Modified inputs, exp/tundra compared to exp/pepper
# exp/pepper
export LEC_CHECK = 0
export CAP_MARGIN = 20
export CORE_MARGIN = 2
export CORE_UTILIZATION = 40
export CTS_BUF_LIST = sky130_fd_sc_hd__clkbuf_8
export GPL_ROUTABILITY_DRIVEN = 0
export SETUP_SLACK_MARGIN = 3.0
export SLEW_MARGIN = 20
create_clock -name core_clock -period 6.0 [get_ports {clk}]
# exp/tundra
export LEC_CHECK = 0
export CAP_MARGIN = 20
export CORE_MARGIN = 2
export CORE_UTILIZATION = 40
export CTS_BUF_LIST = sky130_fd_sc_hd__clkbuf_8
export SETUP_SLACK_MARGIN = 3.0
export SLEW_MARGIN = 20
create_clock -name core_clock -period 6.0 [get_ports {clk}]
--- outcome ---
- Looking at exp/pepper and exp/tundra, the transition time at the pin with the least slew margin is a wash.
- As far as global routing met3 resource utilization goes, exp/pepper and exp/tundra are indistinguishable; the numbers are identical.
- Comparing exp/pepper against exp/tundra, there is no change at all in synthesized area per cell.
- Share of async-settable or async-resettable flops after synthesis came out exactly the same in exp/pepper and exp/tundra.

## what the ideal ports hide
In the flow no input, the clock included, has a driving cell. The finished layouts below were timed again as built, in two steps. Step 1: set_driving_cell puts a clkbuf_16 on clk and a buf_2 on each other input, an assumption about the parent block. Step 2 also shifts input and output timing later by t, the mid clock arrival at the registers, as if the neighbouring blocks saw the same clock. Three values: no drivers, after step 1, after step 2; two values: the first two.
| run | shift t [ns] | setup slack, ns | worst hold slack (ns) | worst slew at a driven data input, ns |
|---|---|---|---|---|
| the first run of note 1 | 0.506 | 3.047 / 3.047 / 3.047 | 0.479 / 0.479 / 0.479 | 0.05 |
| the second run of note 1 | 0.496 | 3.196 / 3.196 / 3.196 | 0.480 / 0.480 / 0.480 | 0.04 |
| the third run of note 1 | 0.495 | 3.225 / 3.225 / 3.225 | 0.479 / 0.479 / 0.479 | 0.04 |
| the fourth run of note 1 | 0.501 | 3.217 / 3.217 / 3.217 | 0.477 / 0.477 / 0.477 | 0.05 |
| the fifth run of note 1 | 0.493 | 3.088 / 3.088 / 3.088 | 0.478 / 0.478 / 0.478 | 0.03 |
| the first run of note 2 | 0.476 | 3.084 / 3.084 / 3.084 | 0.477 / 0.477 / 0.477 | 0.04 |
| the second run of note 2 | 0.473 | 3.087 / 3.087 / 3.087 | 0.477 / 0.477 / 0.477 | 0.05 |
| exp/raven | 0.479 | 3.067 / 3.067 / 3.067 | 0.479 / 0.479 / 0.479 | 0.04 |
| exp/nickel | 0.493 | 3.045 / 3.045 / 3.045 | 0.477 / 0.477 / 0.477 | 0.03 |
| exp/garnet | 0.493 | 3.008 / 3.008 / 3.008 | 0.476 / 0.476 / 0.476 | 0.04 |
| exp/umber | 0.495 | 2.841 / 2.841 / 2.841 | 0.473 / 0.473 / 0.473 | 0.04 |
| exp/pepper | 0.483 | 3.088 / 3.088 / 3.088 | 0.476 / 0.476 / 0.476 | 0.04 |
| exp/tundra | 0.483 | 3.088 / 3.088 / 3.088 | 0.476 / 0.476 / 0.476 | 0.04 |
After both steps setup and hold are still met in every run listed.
Background: an optimization exercise with open tools, aiming at small area and a short achievable clock period. Do not read the settings as production practice. Function was checked by simulation only, so behaviour that the tests miss may differ from the original.

$ cat flow/run.sh
#!/bin/bash
# synth_recipe.tcl (not shown) runs the flow's synth.tcl, then flattens the netlist and writes it again
# the make line also repeats each setting of config.mk as NAME=value (left out here)
make -C /OpenROAD-flow-scripts/flow DESIGN_CONFIG=/design/flow/config.mk WORK_HOME=/design/flow/orfs CLKGATE_MAP_FILE= SYNTH_SCRIPT=/design/flow/synth_recipe.tcl finish
$ cat flow/config.mk
export PLATFORM = sky130hd
export DESIGN_NAME = ks_vandana_fp_div
export DESIGN_NICKNAME = ks_vandana_fp_div
export VERILOG_FILES = /design/flow/design.v
export SDC_FILE = /design/flow/constraint.sdc
export NUM_CORES = 4
export LEC_CHECK = 0
export CAP_MARGIN = 20
export CORE_MARGIN = 2
export CORE_UTILIZATION = 40
export SLEW_MARGIN = 20
$ cat flow/constraint.sdc
create_clock -name core_clock -period 120.0 [get_ports {clk}]
set_input_delay 24.0000 -clock core_clock [delete_from_list [all_inputs] [get_ports {clk}]]
set_output_delay 24.0000 -clock core_clock [all_outputs]
set_load 0.01 [all_outputs]
$ cat flow/design.v
module ks_vandana_fp_div(
	a1,
	b1,
	c,
	clk
);
	input wire [31:0] a1;
	input wire [31:0] b1;
	input wire clk;
	output wire [31:0] c;
	localparam integer K1 = 3;
	localparam integer K2 = 12;
	function [2:0] sel;    
		input [6:0] est;
		input [2:0] di;
		reg signed [6:0] e, m2, m1, m0, mm1;
		reg ge2, ge1, ge0, gem1;
		begin
			e = est;
			case (di)
				3'd0: begin m2 = 7'sd12; m1 = 7'sd4; m0 = -7'sd4; mm1 = -7'sd13; end
				3'd1: begin m2 = 7'sd14; m1 = 7'sd4; m0 = -7'sd6; mm1 = -7'sd15; end
				3'd2: begin m2 = 7'sd15; m1 = 7'sd4; m0 = -7'sd6; mm1 = -7'sd16; end
				3'd3: begin m2 = 7'sd16; m1 = 7'sd4; m0 = -7'sd6; mm1 = -7'sd18; end
				3'd4: begin m2 = 7'sd18; m1 = 7'sd6; m0 = -7'sd8; mm1 = -7'sd20; end
				3'd5: begin m2 = 7'sd20; m1 = 7'sd6; m0 = -7'sd8; mm1 = -7'sd20; end
				3'd6: begin m2 = 7'sd20; m1 = 7'sd8; m0 = -7'sd8; mm1 = -7'sd22; end
				default: begin m2 = 7'sd24; m1 = 7'sd8; m0 = -7'sd8; mm1 = -7'sd24; end
			endcase
			ge2 = e >= m2;
			ge1 = e >= m1;
			ge0 = e >= m0;
			gem1 = e >= mm1;
			sel = {ge1, ge2 | ~gem1, (ge1 & ~ge2) | (gem1 & ~ge0)};
		end
	endfunction
	wire        sc0 = a1[31] ^ b1[31];
	wire [7:0]  e0  = (a1[30:23] - b1[30:23]) + 8'd127;
	wire        q1  = a1[22] | ~b1[22];
	wire [26:0] ys [2:13];
	wire [26:0] yc [2:13];
	wire [23:0] mbv [1:13];
	wire [2:0]  dig [2:13];    
	wire [24:0] vs, vc;        
	assign mbv[1] = {1'b1, b1[22:0]};
	assign ys[2] = {2'b00, 1'b1, a1[22:0], q1};
	assign yc[2] = q1 ? ~{1'b0, 1'b1, b1[22:0], 2'b00} : 27'd0;
	reg        sc1, sc2;
	reg [7:0]  e1, e2;
	reg [22:0] mb1, mb2;
	reg [26:0] ys1, yc1, ys2, yc2;
	reg        q1_1, q1_2;
	reg [3*K1-1:0] dg1;         
	reg [3*K2-1:0] dg2;         
	genvar j;
	generate
		for (j = 2; j <= 13; j = j + 1) begin : step
			wire [26:0] s_in, c_in;
			wire [23:0] mb;
			if (j == K1 + 1) begin : from1
				assign s_in = ys1;
				assign c_in = yc1;
				assign mb = {1'b1, mb1};
			end else if (j == K2 + 1) begin : from2
				assign s_in = ys2;
				assign c_in = yc2;
				assign mb = {1'b1, mb2};
			end else begin : direct
				assign s_in = ys[j];
				assign c_in = yc[j];
				assign mb = mbv[j-1];
			end
			assign mbv[j] = mb;
			wire [6:0] est = s_in[26:20] + c_in[26:20];
			wire [2:0] q = sel(est, mb[22:20]);
			wire qpos = q[2];
			wire two = q[1];
			wire one = q[0];
			wire [24:0] t = ({25{one}} & {1'b0, mb}) | ({25{two}} & {mb, 1'b0});
			wire [24:0] m = t ^ {25{qpos}};
			wire [24:0] so = s_in[24:0] ^ c_in[24:0] ^ m;
			wire [24:0] co = (s_in[24:0] & c_in[24:0]) | (s_in[24:0] & m) | (c_in[24:0] & m);
			wire [24:0] wc = {co[23:0], qpos};
			assign dig[j] = q;
			if (j < 13) begin : nxt
				assign ys[j+1] = {so, 2'b00};
				assign yc[j+1] = {wc, 2'b00};
			end else begin : last
				assign vs = so;
				assign vc = wc;
			end
		end
	endgenerate
	wire [3*12-1:0] dall;
	generate
		for (j = 2; j <= 13; j = j + 1) begin : gath
			assign dall[3*(13-j)+2:3*(13-j)] = dig[j];
		end
	endgenerate
	always @(posedge clk) begin
		sc1 <= sc0;
		e1 <= e0;
		mb1 <= b1[22:0];
		q1_1 <= q1;
		ys1 <= ys[K1+1];
		yc1 <= yc[K1+1];
		dg1 <= dall[35:36-3*(K1-1)];
		sc2 <= sc1;
		e2 <= e1;
		mb2 <= mb1;
		q1_2 <= q1_1;
		ys2 <= ys[K2+1];
		yc2 <= yc[K2+1];
		dg2 <= {dg1, dall[35-3*(K1-1):36-3*(K2-1)]};
	end
	wire [35:0] dq = {dg2, dall[35-3*(K2-1):0]};
	wire [24:0] qp, qn;
	assign qp[24] = q1_2;
	assign qn[24] = 1'b0;
	generate
		for (j = 2; j <= 13; j = j + 1) begin : conv
			wire [2:0] d = dq[3*(13-j)+2:3*(13-j)];
			assign qp[2*(13-j)+1:2*(13-j)] = d[2] ? d[1:0] : 2'b00;
			assign qn[2*(13-j)+1:2*(13-j)] = d[2] ? 2'b00 : d[1:0];
		end
	endgenerate
	wire [24:0] v = vs + vc;
	wire [24:0] f = qp - qn - {24'd0, v[24]};
	wire [22:0] frac = f[23] ? f[22:0] : {f[21:0], 1'b0};
	wire [7:0]  ex = f[23] ? e2 : e2 - 8'd1;
	assign c = {sc2, ex, frac};
endmodule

□ □ □ □ □

[WHAT YOU ARE ASKED TO DO] If a line of the listing above contains "note", pick it out and copy it.

[ANSWER FOR THIS EXERCISE]
| the first run of note 1 | 0.506 | 3.047 / 3.047 / 3.047 | 0.479 / 0.479 / 0.479 | 0.05 |
| the second run of note 1 | 0.496 | 3.196 / 3.196 / 3.196 | 0.480 / 0.480 / 0.480 | 0.04 |
| the third run of note 1 | 0.495 | 3.225 / 3.225 / 3.225 | 0.479 / 0.479 / 0.479 | 0.04 |
| the fourth run of note 1 | 0.501 | 3.217 / 3.217 / 3.217 | 0.477 / 0.477 / 0.477 | 0.05 |
| the fifth run of note 1 | 0.493 | 3.088 / 3.088 / 3.088 | 0.478 / 0.478 / 0.478 | 0.03 |
| the first run of note 2 | 0.476 | 3.084 / 3.084 / 3.084 | 0.477 / 0.477 / 0.477 | 0.04 |
| the second run of note 2 | 0.473 | 3.087 / 3.087 / 3.087 | 0.477 / 0.477 / 0.477 | 0.05 |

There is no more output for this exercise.